The problem: For each line below that holds "metal", return the line as it stands.

Dataset excerpts:
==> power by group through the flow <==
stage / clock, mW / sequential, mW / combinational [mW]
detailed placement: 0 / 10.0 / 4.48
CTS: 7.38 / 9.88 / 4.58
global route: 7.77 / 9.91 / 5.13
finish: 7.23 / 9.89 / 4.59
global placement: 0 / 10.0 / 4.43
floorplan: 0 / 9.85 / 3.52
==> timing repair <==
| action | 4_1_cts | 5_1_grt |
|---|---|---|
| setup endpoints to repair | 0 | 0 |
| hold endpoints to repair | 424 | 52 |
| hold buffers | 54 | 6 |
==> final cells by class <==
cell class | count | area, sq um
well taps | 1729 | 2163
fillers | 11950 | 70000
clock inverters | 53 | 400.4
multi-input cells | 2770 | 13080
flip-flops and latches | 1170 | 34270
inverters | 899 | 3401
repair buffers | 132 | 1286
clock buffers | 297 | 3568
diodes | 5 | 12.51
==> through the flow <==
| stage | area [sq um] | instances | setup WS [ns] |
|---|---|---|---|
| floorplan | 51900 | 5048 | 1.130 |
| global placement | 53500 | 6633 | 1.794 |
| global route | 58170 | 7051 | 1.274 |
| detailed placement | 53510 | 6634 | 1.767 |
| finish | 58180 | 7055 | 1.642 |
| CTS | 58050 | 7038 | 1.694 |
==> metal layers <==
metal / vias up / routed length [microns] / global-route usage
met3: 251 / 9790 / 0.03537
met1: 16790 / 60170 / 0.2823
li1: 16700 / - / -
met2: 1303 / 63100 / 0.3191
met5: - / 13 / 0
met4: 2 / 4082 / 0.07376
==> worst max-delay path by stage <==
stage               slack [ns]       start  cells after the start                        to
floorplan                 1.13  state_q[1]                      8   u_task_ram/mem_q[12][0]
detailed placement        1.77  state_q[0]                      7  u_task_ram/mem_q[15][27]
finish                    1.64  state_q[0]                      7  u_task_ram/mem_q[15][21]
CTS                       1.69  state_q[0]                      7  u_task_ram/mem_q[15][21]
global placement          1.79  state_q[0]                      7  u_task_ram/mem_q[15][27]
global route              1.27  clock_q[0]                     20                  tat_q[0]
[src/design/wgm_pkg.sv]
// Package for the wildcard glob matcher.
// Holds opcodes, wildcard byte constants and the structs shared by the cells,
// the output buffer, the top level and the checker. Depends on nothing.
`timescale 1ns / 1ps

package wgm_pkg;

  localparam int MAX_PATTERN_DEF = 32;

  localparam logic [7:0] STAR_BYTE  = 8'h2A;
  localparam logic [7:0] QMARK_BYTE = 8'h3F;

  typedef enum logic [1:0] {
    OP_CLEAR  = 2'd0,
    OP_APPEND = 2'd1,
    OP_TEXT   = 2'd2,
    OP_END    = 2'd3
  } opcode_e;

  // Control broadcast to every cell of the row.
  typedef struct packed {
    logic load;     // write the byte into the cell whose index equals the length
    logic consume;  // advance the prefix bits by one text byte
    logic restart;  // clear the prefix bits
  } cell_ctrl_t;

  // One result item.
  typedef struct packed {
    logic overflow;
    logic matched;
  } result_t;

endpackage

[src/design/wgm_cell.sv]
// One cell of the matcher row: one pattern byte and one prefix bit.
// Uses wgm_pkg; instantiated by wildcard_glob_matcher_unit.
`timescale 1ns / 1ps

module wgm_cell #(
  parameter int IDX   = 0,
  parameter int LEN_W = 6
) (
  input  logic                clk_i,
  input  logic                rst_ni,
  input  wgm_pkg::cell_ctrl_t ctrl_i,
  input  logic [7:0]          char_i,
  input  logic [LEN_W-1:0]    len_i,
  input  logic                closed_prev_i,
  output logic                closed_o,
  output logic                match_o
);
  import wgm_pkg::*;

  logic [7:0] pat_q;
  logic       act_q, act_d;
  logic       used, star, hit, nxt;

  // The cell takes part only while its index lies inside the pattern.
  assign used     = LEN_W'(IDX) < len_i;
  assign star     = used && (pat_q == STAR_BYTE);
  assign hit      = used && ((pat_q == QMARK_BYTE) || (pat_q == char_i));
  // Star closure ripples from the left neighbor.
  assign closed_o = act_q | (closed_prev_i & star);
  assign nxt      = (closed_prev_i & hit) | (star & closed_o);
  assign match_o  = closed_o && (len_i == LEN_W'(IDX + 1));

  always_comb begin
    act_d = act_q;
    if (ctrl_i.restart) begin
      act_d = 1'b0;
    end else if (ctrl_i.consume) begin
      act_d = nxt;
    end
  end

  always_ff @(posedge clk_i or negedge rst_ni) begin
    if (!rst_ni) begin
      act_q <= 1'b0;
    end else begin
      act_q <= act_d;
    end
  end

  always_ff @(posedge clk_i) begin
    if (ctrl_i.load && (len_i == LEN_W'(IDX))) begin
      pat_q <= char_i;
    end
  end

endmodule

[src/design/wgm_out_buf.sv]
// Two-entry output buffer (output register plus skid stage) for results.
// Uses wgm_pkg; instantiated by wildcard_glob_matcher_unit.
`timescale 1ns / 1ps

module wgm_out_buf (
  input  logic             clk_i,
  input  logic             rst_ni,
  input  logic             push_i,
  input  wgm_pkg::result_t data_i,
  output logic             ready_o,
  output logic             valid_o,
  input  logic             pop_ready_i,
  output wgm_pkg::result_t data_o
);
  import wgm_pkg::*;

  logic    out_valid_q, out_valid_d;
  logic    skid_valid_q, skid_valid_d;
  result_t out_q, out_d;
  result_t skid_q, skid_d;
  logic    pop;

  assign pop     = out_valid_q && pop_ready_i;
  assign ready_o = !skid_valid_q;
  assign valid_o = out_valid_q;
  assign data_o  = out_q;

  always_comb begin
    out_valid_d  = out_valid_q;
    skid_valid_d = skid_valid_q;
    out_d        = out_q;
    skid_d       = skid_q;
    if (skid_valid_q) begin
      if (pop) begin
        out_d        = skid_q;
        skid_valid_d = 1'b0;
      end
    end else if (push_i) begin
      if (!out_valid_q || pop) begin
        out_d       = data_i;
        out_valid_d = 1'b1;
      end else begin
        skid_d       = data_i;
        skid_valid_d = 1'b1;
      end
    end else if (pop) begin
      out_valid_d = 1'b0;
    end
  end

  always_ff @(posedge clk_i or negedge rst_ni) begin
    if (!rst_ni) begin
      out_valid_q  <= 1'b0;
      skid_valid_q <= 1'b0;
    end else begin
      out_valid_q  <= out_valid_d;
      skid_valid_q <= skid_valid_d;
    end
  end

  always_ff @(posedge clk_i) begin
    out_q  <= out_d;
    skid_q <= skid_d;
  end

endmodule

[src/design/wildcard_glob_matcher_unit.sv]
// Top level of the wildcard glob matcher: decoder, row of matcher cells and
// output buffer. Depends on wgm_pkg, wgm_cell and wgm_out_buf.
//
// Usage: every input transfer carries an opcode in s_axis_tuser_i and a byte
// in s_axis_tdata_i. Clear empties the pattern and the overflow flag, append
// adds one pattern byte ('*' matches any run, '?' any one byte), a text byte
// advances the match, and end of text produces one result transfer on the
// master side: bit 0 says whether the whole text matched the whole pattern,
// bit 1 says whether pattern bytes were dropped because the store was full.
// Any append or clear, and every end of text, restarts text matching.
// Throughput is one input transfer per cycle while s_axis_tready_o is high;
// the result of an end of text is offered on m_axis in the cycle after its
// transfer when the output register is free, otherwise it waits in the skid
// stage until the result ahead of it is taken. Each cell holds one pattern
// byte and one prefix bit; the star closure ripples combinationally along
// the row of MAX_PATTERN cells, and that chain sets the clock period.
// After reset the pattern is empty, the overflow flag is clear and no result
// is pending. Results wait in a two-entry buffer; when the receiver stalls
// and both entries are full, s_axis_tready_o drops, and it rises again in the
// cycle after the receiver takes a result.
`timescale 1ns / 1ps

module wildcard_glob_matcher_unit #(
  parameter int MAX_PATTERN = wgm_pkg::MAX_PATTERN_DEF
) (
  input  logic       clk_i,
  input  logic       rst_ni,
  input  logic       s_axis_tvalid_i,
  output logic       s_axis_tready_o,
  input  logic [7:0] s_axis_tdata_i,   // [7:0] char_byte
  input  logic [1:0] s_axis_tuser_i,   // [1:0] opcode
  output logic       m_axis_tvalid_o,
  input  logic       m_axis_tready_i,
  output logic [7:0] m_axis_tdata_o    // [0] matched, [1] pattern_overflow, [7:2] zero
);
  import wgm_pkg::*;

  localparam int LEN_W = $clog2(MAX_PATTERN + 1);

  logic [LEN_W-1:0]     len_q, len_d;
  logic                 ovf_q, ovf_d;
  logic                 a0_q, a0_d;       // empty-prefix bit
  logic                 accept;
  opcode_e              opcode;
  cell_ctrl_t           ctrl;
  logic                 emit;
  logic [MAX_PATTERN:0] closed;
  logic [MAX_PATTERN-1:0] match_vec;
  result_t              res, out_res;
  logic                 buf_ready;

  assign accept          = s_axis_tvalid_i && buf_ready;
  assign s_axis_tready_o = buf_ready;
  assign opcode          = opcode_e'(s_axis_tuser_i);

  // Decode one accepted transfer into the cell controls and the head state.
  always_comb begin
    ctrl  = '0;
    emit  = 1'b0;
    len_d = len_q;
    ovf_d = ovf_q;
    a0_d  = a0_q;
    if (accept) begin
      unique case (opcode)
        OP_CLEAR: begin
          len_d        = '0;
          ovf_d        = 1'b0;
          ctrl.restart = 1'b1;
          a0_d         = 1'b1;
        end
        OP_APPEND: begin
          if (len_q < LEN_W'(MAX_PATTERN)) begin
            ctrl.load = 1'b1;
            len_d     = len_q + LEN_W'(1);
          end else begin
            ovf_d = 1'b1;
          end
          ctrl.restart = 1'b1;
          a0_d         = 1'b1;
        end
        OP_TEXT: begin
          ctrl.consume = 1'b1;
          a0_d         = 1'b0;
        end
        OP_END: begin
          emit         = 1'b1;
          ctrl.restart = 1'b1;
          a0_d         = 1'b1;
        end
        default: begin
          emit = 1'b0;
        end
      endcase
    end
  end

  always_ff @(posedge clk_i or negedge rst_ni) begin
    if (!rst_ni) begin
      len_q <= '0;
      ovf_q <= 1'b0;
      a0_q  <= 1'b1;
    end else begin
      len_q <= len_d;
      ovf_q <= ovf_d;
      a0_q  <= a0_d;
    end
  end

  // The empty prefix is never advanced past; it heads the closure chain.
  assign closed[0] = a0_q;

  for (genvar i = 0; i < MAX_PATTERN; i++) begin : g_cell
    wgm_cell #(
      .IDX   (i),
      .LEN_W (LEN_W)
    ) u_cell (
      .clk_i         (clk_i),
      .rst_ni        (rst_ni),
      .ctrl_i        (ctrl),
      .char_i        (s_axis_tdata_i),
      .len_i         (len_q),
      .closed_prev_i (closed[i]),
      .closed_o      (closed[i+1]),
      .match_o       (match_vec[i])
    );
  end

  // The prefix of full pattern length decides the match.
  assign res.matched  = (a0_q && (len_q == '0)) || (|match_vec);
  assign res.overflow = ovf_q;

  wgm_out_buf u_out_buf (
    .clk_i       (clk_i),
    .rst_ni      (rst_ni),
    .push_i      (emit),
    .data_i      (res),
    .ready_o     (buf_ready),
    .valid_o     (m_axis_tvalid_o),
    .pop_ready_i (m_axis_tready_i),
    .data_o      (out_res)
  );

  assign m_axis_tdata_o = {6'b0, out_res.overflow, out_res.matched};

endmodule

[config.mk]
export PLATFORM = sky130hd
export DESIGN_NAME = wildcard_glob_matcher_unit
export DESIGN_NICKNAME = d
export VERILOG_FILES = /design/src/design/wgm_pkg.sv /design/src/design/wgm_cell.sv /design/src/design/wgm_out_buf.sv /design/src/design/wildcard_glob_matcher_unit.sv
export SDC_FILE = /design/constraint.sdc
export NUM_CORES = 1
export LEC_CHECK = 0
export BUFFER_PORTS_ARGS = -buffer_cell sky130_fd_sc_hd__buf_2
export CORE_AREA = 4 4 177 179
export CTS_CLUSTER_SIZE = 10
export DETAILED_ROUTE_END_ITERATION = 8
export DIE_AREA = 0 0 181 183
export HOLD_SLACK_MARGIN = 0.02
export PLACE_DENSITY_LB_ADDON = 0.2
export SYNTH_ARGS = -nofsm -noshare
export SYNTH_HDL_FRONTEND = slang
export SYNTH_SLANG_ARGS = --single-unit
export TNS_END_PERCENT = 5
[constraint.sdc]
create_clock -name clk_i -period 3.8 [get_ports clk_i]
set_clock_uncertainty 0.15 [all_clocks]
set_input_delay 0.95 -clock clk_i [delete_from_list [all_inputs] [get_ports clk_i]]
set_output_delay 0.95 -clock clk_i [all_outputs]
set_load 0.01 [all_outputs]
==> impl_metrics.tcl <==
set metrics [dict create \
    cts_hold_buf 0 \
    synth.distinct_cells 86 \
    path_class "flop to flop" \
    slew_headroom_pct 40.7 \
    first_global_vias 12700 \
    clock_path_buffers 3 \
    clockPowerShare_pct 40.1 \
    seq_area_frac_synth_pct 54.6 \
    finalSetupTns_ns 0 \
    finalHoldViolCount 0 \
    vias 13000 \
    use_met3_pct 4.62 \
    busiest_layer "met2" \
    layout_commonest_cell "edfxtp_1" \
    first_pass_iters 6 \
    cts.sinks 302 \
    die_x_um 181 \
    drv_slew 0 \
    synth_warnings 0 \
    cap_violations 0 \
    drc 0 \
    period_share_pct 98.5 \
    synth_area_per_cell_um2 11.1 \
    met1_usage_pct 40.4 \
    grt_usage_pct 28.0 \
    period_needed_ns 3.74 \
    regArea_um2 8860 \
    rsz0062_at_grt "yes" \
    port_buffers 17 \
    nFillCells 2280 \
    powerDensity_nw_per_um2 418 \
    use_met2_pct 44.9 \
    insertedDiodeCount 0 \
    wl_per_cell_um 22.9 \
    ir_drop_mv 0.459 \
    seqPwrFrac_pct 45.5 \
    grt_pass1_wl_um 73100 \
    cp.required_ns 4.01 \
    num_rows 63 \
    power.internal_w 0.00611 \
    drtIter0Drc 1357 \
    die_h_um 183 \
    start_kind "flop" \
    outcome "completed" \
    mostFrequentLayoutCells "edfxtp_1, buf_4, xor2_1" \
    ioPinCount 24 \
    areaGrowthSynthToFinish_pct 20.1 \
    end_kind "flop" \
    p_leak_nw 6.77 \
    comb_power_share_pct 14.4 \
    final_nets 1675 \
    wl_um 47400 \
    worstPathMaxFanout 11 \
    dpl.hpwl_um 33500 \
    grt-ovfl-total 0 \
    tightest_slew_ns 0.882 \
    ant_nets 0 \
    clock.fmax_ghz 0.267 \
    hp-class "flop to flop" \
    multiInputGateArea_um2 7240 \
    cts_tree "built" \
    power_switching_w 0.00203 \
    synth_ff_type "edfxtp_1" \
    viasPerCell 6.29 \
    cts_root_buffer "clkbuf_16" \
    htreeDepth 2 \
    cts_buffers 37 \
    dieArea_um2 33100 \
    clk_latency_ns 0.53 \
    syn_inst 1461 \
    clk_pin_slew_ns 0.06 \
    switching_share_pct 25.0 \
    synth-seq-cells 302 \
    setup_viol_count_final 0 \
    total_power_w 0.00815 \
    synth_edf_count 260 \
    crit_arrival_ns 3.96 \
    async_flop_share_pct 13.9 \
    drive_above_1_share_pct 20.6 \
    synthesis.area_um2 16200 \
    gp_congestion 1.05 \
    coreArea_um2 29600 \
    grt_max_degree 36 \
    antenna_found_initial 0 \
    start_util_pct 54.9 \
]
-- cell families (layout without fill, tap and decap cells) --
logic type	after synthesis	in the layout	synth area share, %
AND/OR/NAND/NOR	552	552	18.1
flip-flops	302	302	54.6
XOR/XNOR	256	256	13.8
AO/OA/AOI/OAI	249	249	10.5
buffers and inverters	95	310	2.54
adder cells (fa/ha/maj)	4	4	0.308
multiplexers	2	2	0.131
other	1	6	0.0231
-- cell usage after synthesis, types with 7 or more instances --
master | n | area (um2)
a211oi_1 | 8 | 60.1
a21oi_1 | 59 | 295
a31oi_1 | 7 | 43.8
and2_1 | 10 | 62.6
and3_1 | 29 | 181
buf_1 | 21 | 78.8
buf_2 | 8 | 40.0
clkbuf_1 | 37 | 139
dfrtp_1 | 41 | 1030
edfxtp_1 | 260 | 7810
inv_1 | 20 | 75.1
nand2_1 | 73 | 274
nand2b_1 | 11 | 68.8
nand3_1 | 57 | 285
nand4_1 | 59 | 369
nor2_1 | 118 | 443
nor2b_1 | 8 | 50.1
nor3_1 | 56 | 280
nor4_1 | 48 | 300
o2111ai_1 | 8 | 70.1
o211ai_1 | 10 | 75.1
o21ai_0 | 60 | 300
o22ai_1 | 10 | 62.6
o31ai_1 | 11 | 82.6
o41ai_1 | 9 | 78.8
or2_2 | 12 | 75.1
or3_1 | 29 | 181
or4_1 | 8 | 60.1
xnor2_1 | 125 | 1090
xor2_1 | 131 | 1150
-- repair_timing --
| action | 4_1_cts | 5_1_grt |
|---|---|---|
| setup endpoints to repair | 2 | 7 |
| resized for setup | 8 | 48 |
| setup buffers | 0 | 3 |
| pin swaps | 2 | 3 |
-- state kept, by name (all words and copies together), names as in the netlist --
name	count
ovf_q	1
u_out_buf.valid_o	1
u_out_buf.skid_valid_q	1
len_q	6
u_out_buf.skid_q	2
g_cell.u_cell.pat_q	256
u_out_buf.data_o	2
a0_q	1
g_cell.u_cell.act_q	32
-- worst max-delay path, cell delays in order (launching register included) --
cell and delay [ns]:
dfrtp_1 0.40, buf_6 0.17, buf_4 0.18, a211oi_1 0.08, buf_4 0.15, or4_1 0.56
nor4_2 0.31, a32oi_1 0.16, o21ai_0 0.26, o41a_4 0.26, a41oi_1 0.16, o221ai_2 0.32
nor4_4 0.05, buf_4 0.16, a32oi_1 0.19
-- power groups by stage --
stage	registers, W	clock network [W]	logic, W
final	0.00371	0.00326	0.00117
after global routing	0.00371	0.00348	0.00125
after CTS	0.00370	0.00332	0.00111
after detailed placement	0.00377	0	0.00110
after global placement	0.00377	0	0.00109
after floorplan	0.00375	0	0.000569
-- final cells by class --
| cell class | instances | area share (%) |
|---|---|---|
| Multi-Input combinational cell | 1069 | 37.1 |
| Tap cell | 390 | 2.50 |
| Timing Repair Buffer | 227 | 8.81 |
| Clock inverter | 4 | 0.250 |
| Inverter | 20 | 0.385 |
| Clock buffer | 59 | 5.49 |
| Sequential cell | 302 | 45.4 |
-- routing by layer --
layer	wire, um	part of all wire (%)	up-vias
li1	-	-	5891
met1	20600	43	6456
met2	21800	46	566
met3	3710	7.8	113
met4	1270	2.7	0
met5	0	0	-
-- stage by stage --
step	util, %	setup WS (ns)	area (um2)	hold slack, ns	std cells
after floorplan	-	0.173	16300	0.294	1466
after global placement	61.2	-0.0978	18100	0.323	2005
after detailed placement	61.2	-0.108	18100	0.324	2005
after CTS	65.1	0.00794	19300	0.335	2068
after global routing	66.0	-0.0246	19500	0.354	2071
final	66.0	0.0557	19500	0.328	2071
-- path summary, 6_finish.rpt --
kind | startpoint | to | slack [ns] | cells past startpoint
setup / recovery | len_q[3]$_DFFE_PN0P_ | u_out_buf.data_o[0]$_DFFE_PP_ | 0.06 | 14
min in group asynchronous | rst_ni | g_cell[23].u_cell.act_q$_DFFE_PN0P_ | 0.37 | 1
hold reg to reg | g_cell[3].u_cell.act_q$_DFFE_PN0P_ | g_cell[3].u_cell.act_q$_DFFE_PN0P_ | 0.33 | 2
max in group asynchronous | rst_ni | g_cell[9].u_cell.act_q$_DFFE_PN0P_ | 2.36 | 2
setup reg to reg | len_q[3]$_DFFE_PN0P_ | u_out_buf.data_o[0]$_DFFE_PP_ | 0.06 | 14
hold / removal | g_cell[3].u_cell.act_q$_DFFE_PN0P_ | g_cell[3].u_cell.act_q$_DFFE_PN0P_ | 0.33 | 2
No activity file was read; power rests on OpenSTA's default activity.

Solution for this task:
==> metal layers <==
metal / vias up / routed length [microns] / global-route usage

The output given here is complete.